DATA:
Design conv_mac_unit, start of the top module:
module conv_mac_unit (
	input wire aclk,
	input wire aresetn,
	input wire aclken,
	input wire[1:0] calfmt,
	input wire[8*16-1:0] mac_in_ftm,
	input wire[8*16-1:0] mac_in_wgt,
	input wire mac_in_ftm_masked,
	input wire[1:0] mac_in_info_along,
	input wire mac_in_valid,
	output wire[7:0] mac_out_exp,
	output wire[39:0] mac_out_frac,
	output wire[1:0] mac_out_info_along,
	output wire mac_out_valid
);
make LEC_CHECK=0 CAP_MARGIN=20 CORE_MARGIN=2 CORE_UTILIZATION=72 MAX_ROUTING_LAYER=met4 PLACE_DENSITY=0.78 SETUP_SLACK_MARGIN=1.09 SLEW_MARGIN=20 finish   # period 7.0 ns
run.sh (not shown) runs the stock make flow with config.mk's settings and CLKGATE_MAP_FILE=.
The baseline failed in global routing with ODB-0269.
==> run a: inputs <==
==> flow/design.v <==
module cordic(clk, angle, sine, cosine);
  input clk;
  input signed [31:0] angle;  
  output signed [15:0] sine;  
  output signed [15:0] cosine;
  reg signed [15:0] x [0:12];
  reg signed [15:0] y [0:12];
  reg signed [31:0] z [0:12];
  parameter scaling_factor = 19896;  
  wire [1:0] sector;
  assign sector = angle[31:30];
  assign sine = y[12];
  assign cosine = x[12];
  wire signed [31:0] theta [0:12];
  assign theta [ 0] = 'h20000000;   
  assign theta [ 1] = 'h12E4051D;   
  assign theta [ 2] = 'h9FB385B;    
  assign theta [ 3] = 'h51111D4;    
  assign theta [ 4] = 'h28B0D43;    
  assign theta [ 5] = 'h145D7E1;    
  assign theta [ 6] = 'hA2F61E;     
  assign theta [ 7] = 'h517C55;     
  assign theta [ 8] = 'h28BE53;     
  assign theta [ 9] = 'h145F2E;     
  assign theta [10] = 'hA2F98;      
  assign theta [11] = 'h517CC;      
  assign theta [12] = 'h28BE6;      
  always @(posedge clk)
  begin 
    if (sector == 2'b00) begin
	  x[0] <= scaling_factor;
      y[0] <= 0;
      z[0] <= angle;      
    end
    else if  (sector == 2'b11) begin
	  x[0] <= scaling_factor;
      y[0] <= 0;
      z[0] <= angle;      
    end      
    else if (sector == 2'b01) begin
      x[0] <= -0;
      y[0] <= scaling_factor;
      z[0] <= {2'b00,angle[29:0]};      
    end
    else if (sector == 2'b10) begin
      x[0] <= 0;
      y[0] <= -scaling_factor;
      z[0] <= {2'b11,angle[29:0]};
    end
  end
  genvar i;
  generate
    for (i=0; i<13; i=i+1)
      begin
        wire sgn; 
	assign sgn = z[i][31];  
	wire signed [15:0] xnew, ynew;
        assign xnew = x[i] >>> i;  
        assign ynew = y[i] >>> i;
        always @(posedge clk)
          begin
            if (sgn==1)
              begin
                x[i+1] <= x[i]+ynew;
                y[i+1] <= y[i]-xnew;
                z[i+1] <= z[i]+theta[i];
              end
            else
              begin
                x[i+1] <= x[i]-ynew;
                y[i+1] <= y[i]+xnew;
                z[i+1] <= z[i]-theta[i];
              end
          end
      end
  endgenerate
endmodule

==

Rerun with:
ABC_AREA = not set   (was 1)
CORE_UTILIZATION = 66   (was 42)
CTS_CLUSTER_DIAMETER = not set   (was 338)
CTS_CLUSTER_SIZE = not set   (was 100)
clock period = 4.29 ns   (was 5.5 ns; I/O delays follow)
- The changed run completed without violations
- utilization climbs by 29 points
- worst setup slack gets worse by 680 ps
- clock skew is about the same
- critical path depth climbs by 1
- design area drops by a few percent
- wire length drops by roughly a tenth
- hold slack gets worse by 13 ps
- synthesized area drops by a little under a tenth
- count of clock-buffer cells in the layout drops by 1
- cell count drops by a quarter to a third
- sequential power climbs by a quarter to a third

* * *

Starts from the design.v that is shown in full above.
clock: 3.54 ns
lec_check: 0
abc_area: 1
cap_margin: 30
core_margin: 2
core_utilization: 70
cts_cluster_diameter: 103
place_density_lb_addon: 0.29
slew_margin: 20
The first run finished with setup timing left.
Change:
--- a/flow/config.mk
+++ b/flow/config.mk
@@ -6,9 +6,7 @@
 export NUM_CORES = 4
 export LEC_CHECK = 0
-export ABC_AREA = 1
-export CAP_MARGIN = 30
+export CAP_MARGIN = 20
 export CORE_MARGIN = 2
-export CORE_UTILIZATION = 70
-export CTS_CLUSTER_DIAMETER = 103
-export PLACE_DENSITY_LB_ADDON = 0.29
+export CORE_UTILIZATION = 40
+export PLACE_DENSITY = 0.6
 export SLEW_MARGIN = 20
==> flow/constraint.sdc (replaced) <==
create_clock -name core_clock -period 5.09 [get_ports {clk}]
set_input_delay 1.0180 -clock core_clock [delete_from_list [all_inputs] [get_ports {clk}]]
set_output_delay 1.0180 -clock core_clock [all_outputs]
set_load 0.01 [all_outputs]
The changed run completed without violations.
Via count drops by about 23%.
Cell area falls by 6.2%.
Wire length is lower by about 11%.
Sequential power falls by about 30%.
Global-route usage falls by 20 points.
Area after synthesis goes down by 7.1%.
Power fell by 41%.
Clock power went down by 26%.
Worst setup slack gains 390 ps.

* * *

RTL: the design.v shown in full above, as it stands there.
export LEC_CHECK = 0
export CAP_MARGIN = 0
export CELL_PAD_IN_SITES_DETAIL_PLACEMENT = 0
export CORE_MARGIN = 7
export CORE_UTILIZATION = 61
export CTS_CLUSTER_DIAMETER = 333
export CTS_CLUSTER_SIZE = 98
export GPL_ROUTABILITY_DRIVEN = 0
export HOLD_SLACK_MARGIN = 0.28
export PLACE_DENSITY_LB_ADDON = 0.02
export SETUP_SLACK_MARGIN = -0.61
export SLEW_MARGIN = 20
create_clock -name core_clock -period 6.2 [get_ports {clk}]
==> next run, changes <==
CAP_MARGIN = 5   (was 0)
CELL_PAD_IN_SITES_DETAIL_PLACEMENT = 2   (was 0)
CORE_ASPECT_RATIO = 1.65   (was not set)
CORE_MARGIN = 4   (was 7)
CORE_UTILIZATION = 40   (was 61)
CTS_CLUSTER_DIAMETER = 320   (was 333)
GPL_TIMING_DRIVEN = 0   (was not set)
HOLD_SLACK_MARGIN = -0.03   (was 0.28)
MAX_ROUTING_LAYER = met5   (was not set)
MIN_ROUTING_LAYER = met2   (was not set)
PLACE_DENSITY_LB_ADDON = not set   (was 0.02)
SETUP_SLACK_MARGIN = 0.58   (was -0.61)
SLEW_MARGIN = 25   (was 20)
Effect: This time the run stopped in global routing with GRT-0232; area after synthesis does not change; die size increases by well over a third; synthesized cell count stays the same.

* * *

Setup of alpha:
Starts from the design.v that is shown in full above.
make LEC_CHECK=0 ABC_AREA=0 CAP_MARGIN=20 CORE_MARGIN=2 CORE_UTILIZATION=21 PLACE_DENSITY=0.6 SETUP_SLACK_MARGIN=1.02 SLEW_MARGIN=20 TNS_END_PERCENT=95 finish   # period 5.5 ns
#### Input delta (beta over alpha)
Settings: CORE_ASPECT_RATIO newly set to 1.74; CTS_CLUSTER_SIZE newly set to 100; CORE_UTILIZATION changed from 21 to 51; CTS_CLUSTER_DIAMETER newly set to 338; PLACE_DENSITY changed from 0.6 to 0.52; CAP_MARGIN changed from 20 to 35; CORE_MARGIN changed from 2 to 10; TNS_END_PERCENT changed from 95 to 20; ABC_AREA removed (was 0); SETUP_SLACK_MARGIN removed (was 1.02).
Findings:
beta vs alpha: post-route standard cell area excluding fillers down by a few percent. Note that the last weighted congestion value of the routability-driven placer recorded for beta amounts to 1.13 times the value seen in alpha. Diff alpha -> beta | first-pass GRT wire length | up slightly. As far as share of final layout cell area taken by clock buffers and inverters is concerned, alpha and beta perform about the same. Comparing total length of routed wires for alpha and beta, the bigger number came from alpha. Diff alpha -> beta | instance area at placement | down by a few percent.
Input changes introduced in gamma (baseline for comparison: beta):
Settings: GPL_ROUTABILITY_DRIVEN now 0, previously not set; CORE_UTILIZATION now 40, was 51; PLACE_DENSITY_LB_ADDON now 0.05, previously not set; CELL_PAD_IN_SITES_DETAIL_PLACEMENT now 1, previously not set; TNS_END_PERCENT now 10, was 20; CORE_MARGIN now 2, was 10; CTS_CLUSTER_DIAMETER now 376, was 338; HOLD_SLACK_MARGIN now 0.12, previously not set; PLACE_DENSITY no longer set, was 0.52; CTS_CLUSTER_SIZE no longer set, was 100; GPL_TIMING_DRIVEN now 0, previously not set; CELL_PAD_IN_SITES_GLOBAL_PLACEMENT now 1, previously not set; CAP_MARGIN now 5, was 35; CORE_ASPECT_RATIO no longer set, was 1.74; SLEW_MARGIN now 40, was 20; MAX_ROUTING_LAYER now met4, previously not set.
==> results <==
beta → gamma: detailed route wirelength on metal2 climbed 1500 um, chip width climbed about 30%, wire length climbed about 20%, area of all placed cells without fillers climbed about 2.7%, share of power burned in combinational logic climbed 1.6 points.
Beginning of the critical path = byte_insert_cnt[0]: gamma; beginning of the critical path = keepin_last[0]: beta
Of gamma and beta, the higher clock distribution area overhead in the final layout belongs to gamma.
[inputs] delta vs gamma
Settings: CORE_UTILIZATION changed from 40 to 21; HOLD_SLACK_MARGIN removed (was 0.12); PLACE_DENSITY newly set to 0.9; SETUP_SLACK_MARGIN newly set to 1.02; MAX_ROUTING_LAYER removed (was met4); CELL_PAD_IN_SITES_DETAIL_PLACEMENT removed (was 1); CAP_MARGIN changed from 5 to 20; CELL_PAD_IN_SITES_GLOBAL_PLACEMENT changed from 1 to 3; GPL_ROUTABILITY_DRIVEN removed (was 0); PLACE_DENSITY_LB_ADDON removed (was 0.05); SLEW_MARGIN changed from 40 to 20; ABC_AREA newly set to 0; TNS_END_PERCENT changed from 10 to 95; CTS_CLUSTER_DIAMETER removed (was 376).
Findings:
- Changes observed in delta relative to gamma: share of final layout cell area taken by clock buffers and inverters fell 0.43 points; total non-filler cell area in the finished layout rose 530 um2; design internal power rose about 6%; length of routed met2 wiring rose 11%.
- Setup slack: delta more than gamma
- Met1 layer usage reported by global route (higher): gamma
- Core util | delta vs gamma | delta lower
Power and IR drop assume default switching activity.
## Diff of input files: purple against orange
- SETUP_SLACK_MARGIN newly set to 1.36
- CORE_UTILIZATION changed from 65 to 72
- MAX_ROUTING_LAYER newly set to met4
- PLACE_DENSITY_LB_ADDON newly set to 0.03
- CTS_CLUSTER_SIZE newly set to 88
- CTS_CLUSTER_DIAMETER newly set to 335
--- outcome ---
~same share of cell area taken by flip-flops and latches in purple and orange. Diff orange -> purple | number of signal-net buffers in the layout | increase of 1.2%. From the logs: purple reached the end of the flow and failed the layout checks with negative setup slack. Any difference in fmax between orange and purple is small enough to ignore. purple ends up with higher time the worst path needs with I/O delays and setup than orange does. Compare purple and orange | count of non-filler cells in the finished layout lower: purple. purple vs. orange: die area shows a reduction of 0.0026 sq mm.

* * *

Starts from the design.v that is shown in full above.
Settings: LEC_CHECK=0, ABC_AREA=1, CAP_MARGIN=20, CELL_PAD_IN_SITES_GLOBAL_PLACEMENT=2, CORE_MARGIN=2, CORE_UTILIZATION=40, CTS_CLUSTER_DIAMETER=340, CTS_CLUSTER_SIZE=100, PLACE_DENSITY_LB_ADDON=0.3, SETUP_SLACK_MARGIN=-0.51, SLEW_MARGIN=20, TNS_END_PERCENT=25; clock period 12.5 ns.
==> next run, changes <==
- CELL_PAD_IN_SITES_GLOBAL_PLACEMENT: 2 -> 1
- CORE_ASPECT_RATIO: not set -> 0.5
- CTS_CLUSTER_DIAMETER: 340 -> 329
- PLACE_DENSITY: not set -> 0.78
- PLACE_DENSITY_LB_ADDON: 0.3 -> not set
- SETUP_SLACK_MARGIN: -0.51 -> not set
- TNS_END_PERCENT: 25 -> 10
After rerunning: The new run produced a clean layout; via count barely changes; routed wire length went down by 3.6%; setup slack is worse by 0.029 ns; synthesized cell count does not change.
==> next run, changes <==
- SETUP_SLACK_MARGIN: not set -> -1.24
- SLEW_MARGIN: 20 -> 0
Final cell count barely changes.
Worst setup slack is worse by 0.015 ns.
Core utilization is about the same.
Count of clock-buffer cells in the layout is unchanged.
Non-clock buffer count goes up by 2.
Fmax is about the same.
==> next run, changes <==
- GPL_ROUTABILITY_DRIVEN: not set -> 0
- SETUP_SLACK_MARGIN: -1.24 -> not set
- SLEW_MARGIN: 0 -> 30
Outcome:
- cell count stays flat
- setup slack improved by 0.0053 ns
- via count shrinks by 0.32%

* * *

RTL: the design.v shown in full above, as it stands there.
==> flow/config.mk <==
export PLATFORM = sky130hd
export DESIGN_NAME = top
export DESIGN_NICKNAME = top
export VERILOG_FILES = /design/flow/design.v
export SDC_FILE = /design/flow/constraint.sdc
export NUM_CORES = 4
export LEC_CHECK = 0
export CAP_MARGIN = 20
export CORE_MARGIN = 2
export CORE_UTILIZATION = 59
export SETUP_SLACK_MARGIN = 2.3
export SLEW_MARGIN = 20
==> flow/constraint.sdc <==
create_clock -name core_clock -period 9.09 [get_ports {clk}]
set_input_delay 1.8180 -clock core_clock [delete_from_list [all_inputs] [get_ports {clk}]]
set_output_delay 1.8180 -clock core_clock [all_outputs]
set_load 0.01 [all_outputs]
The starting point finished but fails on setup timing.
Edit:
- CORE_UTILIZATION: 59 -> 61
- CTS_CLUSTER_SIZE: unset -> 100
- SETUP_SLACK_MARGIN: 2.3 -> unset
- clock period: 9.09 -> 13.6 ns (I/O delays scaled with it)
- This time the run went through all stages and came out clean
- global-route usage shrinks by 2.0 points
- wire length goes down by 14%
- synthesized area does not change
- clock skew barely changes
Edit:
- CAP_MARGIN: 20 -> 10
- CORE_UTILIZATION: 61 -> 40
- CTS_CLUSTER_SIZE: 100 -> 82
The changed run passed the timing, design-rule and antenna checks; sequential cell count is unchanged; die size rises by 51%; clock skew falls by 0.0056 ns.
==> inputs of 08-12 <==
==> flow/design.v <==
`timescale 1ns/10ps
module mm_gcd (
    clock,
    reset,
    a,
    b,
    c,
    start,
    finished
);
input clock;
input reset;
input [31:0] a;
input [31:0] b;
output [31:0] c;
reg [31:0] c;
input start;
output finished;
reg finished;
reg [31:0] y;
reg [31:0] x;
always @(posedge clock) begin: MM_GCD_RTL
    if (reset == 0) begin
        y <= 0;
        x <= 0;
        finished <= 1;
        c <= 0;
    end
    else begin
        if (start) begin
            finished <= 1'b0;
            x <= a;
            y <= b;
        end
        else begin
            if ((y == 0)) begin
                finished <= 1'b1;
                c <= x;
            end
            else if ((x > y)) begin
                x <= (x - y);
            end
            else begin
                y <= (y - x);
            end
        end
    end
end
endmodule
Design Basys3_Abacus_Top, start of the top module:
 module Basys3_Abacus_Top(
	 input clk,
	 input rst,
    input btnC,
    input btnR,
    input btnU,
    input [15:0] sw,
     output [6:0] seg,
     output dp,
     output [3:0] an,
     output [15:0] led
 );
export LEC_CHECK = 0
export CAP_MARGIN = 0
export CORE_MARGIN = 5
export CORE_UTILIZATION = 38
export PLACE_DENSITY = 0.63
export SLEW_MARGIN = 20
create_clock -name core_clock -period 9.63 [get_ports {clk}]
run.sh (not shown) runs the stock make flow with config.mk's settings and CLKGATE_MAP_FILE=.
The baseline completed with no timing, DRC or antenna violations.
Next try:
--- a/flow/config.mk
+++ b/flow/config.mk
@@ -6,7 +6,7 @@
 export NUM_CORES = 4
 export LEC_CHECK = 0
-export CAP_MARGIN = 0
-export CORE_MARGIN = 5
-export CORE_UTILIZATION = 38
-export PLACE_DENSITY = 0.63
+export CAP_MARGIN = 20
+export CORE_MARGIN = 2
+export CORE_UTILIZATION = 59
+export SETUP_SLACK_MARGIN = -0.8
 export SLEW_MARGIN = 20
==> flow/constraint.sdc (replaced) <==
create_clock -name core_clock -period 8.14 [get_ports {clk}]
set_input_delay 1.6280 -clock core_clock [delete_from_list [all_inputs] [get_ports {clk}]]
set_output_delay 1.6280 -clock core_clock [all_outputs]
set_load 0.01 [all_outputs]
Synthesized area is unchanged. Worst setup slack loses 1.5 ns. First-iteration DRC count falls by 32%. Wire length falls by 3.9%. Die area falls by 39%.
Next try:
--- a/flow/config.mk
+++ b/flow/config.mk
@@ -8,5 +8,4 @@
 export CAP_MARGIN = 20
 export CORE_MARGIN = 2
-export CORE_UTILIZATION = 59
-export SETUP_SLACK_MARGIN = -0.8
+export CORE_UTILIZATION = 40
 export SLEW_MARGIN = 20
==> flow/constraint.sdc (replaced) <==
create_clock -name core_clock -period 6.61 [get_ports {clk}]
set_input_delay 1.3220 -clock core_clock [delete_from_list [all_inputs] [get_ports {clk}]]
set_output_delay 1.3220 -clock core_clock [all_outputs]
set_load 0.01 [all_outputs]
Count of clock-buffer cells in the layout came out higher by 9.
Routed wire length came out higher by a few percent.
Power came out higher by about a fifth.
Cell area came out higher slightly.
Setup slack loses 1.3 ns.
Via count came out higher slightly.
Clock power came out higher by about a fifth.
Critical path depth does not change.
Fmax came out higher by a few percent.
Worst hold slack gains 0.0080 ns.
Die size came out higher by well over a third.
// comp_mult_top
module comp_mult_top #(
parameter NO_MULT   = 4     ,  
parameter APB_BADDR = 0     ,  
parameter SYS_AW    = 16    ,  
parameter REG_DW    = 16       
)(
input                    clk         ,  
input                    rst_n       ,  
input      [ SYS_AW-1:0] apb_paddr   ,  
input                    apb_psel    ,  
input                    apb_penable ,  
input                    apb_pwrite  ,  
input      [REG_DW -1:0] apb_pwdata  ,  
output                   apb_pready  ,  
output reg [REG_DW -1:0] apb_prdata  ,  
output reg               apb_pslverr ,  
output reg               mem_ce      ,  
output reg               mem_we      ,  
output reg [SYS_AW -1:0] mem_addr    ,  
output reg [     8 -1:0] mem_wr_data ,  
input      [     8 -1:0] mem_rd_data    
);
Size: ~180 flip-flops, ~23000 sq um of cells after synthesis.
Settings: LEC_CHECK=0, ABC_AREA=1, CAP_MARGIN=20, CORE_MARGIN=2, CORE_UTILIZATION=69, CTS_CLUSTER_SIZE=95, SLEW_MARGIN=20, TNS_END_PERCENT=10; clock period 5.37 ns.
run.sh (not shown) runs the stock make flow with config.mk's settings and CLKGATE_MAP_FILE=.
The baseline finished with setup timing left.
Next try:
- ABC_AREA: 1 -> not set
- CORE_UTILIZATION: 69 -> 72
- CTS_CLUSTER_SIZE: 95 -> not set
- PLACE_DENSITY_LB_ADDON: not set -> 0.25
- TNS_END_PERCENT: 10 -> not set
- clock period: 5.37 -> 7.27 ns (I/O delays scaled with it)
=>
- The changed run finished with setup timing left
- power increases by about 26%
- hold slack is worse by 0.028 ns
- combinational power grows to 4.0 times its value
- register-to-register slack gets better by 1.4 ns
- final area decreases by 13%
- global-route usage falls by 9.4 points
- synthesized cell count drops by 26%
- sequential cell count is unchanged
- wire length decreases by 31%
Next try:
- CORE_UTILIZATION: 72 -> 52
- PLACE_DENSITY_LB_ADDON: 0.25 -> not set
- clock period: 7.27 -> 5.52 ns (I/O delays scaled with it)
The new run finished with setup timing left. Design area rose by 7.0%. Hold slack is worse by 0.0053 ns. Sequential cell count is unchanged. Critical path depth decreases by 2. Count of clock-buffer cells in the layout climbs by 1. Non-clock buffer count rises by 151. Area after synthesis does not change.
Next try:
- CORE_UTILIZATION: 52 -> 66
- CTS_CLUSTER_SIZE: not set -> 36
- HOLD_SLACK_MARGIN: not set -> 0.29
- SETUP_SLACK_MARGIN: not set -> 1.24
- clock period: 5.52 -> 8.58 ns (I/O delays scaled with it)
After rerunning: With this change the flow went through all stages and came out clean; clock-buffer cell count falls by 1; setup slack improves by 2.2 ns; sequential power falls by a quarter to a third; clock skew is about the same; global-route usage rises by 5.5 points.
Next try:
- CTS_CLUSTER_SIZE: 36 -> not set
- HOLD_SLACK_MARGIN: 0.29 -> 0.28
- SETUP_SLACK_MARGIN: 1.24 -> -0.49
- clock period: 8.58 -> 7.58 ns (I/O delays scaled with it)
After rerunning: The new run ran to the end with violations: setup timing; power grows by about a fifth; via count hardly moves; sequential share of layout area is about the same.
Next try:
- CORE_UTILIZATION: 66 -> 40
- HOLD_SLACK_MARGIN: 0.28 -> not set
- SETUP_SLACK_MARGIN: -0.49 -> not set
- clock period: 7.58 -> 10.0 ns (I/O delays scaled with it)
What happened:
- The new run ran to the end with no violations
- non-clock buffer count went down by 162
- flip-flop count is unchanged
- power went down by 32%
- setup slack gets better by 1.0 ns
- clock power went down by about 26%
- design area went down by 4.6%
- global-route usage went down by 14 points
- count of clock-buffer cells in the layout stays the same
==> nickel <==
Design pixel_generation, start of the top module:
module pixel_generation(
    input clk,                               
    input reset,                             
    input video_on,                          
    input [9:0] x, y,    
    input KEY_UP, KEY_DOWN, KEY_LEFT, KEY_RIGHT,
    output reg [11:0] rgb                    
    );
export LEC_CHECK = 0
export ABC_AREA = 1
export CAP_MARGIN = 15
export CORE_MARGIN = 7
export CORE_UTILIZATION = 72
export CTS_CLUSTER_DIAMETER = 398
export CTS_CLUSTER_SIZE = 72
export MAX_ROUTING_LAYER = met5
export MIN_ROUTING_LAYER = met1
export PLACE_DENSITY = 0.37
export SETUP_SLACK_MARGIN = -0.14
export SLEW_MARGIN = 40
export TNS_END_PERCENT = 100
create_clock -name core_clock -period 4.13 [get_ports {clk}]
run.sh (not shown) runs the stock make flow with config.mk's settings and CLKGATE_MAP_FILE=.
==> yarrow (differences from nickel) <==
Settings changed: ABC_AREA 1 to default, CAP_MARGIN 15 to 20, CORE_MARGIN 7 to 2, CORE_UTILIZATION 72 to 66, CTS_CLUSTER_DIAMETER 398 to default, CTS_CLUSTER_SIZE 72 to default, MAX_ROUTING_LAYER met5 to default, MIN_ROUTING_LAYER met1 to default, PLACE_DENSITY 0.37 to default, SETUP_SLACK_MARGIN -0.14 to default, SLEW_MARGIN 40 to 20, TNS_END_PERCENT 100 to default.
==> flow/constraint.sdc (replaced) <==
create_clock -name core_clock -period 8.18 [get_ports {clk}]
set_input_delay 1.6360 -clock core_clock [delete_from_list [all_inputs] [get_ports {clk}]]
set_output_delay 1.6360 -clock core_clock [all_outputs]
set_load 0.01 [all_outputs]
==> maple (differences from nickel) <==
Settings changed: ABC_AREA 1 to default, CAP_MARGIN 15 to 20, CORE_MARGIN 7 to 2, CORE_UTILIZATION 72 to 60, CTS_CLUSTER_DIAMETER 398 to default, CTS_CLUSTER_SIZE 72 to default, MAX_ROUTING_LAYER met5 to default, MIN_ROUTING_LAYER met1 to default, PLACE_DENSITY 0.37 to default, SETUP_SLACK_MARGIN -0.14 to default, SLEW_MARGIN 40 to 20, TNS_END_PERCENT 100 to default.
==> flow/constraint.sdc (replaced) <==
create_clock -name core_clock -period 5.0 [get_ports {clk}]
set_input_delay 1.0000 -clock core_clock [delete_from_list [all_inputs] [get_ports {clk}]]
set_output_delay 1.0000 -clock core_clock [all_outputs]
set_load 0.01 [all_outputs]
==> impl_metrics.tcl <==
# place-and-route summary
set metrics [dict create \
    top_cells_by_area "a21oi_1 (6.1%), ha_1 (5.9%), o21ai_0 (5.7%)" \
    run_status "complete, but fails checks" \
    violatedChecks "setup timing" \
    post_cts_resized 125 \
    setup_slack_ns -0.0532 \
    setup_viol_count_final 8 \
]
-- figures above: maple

ASSIGNED TASK: Going back to the entries above, set down exactly the lines that begin at the one with "Count of clock-buffer cells in the layout is" and end at the one with "- CTS_CLUSTER_SIZE: 100 -> 82", both included, and nothing else.

TASK RESPONSE:
Count of clock-buffer cells in the layout is unchanged.
Non-clock buffer count goes up by 2.
Fmax is about the same.
==> next run, changes <==
- GPL_ROUTABILITY_DRIVEN: not set -> 0
- SETUP_SLACK_MARGIN: -1.24 -> not set
- SLEW_MARGIN: 0 -> 30
Outcome:
- cell count stays flat
- setup slack improved by 0.0053 ns
- via count shrinks by 0.32%

* * *

RTL: the design.v shown in full above, as it stands there.
==> flow/config.mk <==
export PLATFORM = sky130hd
export DESIGN_NAME = top
export DESIGN_NICKNAME = top
export VERILOG_FILES = /design/flow/design.v
export SDC_FILE = /design/flow/constraint.sdc
export NUM_CORES = 4
export LEC_CHECK = 0
export CAP_MARGIN = 20
export CORE_MARGIN = 2
export CORE_UTILIZATION = 59
export SETUP_SLACK_MARGIN = 2.3
export SLEW_MARGIN = 20
==> flow/constraint.sdc <==
create_clock -name core_clock -period 9.09 [get_ports {clk}]
set_input_delay 1.8180 -clock core_clock [delete_from_list [all_inputs] [get_ports {clk}]]
set_output_delay 1.8180 -clock core_clock [all_outputs]
set_load 0.01 [all_outputs]
The starting point finished but fails on setup timing.
Edit:
- CORE_UTILIZATION: 59 -> 61
- CTS_CLUSTER_SIZE: unset -> 100
- SETUP_SLACK_MARGIN: 2.3 -> unset
- clock period: 9.09 -> 13.6 ns (I/O delays scaled with it)
- This time the run went through all stages and came out clean
- global-route usage shrinks by 2.0 points
- wire length goes down by 14%
- synthesized area does not change
- clock skew barely changes
Edit:
- CAP_MARGIN: 20 -> 10
- CORE_UTILIZATION: 61 -> 40
- CTS_CLUSTER_SIZE: 100 -> 82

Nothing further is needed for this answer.